(Beginning of Data to process)
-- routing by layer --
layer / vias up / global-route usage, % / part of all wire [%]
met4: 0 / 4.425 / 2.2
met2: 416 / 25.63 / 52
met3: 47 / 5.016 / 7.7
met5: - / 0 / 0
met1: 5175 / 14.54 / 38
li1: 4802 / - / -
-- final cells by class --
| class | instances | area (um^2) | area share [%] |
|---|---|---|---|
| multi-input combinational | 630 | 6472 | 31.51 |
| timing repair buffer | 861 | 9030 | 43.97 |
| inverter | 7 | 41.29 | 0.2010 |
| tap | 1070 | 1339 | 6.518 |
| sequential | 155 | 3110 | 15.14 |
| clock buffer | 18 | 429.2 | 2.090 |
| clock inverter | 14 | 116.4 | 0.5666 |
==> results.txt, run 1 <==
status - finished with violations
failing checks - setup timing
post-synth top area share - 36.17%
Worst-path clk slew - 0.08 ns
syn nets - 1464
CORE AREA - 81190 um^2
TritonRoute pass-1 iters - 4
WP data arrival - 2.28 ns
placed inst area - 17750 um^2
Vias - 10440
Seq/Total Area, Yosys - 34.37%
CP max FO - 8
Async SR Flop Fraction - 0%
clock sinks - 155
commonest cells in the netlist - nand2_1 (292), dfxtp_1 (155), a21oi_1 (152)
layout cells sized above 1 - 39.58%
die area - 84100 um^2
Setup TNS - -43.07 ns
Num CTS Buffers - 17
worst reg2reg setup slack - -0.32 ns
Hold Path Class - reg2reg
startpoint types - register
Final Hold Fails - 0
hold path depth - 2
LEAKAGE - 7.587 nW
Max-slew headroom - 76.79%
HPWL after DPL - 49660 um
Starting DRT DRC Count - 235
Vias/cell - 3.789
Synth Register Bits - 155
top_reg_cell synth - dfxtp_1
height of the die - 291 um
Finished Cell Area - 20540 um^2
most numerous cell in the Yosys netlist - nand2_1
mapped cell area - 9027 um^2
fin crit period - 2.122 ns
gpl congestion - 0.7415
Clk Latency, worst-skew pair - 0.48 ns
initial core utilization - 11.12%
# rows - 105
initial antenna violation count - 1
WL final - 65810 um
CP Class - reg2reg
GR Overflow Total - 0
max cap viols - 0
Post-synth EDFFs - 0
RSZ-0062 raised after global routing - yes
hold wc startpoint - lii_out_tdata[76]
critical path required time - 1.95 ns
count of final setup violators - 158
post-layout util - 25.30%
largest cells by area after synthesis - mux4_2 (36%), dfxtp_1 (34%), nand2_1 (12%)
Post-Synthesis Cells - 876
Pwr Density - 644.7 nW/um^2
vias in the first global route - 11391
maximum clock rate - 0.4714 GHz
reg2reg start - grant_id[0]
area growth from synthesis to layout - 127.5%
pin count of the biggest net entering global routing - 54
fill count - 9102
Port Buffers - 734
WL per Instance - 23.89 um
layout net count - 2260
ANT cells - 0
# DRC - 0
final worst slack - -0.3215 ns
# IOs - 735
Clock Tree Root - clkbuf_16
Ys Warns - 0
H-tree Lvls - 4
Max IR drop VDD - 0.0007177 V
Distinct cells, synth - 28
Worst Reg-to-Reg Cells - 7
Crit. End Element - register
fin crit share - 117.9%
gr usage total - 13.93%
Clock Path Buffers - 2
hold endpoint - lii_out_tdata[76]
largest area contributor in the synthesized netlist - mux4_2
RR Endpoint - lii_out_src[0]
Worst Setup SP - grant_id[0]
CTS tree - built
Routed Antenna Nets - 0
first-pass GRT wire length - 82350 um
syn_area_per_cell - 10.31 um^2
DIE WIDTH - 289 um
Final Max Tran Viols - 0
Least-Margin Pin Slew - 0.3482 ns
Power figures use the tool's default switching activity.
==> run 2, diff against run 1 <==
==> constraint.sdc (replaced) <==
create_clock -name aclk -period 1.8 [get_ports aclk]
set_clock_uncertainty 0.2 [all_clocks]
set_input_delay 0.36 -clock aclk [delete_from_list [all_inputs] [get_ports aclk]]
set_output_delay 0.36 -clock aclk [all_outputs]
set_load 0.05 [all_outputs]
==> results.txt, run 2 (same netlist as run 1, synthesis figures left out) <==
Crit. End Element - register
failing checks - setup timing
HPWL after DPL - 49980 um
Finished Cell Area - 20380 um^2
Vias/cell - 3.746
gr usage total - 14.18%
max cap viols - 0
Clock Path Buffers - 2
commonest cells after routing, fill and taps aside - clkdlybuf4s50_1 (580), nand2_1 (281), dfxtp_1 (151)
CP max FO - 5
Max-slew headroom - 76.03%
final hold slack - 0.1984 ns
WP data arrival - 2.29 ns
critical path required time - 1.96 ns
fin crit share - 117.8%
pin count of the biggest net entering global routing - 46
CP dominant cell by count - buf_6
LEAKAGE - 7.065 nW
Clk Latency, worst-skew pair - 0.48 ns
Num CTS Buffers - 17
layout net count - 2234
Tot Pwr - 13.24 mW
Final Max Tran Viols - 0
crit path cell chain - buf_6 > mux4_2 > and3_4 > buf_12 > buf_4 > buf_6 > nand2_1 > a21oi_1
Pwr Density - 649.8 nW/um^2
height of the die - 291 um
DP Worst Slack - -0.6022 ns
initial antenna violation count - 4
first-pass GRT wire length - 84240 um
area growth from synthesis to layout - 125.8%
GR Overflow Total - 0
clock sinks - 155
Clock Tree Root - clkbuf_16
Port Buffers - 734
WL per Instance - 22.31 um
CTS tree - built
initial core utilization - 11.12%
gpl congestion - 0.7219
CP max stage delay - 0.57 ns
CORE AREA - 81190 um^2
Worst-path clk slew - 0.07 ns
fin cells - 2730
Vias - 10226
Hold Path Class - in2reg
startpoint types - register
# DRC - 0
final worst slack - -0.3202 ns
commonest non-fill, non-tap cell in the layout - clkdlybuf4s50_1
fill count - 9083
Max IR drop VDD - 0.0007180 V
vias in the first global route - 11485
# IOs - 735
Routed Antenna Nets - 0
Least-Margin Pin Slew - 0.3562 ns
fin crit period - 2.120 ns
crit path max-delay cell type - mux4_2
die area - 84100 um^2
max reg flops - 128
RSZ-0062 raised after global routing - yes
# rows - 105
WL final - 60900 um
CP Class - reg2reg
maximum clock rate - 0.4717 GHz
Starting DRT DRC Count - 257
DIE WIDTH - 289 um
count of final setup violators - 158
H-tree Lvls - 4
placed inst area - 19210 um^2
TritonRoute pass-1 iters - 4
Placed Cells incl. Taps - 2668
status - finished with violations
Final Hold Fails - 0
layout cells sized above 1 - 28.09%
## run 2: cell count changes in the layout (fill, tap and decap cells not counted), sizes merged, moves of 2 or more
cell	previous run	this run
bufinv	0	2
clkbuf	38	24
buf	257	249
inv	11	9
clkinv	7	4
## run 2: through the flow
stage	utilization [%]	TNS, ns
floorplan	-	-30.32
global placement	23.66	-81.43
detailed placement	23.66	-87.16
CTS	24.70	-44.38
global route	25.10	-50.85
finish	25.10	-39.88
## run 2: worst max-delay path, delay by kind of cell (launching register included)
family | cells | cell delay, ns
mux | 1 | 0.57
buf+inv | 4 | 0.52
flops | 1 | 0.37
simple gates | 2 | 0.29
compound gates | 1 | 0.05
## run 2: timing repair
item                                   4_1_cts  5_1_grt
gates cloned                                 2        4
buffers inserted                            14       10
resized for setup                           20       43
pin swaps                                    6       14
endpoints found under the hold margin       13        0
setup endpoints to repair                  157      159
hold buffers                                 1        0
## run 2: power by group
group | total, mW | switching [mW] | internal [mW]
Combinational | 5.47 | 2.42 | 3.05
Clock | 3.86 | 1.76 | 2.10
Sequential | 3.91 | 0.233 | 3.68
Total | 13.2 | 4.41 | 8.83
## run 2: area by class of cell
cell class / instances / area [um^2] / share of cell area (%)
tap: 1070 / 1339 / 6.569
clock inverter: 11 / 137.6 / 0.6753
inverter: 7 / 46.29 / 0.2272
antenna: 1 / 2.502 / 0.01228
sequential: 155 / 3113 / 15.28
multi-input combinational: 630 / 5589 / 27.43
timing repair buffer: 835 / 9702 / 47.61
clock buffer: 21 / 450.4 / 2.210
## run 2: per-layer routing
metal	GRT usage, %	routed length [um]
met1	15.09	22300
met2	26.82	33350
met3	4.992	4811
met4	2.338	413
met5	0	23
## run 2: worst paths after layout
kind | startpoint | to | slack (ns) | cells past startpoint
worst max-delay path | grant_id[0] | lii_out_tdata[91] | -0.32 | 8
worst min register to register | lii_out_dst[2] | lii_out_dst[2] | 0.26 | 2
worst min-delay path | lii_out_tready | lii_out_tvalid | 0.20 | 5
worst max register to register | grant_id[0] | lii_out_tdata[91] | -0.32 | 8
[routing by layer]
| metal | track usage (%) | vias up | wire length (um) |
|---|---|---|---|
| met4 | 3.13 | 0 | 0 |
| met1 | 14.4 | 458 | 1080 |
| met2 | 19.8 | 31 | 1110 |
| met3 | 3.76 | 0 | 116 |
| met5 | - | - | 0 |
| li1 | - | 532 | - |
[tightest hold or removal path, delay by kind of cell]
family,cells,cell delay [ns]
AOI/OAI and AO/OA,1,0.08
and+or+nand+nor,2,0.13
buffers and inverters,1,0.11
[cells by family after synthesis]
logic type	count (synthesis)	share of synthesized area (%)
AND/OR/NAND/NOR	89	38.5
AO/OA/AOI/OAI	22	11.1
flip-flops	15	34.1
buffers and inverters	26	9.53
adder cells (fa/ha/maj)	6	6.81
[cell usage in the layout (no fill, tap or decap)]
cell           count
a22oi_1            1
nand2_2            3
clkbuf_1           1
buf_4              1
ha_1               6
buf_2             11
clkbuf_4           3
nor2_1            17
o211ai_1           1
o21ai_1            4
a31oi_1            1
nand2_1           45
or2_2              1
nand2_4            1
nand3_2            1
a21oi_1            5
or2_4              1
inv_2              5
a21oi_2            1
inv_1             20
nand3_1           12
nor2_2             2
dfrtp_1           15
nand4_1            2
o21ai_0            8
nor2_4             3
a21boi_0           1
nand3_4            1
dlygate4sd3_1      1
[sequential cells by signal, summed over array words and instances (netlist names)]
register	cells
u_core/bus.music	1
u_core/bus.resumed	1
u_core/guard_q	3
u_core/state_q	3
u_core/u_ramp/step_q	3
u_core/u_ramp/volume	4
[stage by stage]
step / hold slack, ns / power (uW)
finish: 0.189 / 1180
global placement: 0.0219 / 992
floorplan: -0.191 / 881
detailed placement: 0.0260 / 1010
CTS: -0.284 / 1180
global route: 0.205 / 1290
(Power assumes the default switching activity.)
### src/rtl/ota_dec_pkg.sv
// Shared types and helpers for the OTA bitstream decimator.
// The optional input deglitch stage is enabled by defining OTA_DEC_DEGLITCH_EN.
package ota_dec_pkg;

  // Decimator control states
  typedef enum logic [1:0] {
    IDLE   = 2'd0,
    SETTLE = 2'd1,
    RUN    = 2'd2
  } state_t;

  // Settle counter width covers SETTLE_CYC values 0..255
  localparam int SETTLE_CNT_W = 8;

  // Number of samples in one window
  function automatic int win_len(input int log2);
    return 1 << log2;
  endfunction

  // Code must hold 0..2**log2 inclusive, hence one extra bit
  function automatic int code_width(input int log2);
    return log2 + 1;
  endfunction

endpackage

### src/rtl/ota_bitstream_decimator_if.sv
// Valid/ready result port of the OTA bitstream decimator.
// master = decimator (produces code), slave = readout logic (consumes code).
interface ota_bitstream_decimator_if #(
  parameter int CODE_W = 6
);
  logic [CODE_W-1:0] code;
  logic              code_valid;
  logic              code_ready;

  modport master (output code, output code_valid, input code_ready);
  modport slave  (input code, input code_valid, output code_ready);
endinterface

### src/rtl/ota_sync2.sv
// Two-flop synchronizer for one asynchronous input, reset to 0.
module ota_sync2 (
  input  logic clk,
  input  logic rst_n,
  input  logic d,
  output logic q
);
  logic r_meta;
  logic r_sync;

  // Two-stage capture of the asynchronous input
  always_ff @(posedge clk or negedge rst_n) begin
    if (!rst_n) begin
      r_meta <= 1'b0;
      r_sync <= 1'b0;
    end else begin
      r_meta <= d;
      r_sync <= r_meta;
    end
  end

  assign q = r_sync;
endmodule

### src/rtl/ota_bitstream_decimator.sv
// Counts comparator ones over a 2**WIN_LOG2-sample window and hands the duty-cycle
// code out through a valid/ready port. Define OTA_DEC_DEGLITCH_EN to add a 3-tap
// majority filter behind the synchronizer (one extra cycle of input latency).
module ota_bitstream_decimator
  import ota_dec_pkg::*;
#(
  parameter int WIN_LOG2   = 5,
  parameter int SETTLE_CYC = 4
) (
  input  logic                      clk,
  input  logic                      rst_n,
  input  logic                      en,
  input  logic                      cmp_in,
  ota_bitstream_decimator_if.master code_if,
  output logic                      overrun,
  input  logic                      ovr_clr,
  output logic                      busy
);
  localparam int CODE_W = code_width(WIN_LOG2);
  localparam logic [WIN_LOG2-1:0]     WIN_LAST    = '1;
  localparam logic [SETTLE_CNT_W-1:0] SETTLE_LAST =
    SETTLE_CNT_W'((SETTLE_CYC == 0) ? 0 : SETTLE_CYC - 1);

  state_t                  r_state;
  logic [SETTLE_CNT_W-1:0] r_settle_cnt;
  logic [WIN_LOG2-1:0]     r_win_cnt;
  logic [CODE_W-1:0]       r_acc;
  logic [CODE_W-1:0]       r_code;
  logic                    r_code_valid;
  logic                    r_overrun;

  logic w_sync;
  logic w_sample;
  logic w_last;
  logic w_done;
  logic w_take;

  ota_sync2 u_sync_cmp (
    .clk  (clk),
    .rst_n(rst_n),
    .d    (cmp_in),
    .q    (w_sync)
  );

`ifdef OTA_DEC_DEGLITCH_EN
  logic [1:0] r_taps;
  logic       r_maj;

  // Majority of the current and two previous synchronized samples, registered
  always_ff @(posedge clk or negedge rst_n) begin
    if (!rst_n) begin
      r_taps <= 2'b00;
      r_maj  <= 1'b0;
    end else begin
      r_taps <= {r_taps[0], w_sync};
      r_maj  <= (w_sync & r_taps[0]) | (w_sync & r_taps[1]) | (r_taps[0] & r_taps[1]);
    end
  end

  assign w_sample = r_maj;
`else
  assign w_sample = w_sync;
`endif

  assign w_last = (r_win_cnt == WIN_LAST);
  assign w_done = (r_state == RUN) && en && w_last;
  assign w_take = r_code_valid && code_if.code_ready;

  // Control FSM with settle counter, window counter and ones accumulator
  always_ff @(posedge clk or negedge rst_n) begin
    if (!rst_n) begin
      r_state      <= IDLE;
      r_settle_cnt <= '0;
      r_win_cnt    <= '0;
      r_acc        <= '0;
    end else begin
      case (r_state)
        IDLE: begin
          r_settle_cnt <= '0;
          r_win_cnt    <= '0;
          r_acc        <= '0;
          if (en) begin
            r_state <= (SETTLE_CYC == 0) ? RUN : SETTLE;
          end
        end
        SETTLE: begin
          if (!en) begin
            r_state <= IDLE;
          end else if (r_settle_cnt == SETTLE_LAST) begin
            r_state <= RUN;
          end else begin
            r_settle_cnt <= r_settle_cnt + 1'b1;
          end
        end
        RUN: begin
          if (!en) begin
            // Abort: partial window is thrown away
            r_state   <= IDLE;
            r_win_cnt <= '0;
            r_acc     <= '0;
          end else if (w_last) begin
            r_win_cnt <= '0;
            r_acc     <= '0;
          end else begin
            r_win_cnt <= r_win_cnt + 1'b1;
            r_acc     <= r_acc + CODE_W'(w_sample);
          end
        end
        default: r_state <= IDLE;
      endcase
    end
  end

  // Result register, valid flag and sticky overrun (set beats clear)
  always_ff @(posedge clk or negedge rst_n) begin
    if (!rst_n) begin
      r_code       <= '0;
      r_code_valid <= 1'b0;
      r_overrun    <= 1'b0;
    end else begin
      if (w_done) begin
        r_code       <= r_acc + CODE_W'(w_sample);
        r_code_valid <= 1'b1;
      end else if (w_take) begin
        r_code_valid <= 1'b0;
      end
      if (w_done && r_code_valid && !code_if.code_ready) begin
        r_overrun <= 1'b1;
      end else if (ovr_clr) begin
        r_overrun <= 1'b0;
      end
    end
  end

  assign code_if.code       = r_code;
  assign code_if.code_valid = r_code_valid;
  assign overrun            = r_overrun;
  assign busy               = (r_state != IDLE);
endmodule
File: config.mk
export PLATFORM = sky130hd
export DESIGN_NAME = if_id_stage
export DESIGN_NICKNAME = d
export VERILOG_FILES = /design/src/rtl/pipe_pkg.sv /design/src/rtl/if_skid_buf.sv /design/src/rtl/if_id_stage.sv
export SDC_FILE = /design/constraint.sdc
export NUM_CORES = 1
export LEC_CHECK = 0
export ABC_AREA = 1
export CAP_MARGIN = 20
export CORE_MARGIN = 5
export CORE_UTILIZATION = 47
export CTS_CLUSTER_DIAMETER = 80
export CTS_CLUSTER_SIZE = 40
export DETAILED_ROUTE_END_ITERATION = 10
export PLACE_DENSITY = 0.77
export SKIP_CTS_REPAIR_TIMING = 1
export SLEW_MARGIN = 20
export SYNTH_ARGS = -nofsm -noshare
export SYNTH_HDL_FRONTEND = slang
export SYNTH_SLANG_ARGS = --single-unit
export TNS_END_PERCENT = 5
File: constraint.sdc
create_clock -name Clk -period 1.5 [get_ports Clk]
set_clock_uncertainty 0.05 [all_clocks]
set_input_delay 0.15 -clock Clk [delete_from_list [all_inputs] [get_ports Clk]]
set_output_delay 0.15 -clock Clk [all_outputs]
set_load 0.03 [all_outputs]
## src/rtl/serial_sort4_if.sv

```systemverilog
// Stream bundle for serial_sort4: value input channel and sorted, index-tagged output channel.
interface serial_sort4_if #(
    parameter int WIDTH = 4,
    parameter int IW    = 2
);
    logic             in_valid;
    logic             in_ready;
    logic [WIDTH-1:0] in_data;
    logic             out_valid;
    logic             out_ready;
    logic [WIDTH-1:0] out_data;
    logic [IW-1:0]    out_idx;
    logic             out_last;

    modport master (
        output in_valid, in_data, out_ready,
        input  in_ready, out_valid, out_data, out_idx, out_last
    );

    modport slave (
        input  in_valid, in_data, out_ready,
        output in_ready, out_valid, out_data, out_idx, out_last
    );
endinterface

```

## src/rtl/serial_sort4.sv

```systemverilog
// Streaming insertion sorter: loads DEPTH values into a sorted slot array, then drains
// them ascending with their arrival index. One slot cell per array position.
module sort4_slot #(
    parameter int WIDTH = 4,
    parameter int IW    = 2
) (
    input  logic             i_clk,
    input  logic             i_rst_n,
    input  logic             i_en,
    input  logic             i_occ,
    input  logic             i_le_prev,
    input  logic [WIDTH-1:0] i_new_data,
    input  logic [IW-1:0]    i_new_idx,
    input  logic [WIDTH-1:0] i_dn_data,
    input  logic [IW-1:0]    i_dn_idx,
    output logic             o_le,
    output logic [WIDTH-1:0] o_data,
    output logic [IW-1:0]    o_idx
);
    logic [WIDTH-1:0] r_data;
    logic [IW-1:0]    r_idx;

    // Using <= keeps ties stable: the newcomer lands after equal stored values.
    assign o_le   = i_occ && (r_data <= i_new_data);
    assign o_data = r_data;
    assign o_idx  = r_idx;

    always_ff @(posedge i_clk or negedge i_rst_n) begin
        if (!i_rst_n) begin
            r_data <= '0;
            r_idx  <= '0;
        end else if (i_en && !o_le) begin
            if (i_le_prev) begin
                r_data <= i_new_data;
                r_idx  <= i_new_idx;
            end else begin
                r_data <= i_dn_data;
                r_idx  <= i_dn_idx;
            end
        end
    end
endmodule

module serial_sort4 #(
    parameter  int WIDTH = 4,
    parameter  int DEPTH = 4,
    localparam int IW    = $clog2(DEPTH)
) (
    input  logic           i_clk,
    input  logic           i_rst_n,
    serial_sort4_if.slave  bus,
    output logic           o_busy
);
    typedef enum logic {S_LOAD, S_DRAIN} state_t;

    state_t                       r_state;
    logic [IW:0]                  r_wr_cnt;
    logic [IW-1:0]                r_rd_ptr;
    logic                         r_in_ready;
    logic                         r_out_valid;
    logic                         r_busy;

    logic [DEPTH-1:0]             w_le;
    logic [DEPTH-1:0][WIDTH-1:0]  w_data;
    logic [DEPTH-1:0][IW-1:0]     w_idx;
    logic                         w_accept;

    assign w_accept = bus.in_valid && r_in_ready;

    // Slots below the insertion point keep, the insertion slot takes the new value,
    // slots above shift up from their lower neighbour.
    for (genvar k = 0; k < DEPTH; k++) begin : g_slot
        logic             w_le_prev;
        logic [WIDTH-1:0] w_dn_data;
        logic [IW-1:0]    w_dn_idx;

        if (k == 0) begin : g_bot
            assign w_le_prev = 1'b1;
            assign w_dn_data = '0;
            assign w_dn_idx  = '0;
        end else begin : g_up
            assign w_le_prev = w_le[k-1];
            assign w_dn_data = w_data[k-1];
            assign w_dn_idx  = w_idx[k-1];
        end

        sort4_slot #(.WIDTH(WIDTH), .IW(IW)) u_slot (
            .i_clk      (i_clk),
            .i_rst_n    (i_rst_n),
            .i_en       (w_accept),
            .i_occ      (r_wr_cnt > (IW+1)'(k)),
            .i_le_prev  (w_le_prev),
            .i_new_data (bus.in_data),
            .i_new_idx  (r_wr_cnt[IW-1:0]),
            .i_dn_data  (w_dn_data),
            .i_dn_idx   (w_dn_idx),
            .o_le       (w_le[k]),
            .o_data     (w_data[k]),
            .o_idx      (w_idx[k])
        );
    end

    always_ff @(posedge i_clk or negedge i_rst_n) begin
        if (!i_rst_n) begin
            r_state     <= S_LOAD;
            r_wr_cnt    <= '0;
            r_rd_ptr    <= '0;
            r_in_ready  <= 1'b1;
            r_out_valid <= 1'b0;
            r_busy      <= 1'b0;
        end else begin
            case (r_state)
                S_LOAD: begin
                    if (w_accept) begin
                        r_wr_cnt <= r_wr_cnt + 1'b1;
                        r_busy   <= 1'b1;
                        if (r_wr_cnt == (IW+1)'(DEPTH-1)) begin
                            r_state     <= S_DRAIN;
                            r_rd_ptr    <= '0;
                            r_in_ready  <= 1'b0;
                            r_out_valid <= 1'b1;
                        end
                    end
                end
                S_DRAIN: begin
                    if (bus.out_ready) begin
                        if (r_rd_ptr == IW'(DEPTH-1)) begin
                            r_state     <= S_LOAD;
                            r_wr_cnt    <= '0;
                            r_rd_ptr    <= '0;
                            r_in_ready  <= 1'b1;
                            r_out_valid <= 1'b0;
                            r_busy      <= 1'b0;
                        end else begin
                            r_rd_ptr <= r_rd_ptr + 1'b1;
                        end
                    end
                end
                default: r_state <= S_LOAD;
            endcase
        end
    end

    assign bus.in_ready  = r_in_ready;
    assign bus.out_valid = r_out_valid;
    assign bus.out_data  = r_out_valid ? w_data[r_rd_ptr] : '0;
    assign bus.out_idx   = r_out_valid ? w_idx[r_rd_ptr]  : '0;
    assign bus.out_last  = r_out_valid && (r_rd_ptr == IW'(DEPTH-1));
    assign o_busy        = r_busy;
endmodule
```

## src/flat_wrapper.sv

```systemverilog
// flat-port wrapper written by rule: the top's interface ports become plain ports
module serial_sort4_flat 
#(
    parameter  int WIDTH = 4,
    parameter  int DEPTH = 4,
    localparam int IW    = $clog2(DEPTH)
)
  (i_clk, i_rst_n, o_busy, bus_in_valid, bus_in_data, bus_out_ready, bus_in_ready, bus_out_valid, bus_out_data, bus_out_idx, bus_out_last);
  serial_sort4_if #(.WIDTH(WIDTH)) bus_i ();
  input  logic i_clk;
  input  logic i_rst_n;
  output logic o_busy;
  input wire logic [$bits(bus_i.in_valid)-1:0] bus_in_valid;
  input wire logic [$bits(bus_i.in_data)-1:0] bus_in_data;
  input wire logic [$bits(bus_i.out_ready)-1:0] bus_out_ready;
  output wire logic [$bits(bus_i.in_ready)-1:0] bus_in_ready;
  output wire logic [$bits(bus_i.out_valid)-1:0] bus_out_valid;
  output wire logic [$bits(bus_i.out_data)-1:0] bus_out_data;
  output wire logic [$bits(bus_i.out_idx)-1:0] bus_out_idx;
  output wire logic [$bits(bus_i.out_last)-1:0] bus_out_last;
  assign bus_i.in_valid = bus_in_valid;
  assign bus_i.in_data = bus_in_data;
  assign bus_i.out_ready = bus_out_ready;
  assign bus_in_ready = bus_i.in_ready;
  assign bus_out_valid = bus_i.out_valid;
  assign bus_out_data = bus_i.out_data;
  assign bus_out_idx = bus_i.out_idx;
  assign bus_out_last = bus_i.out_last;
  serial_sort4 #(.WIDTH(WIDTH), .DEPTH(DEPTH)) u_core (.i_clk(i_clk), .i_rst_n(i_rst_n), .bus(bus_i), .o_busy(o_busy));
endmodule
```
(End of Data to process)
_What is being asked_
Reproduce only this range: the first line of the data above through the line with "41.29 | 0.2010 |", both included, exactly as written.

_Worked solution_
-- routing by layer --
layer / vias up / global-route usage, % / part of all wire [%]
met4: 0 / 4.425 / 2.2
met2: 416 / 25.63 / 52
met3: 47 / 5.016 / 7.7
met5: - / 0 / 0
met1: 5175 / 14.54 / 38
li1: 4802 / - / -
-- final cells by class --
| class | instances | area (um^2) | area share [%] |
|---|---|---|---|
| multi-input combinational | 630 | 6472 | 31.51 |
| timing repair buffer | 861 | 9030 | 43.97 |
| inverter | 7 | 41.29 | 0.2010 |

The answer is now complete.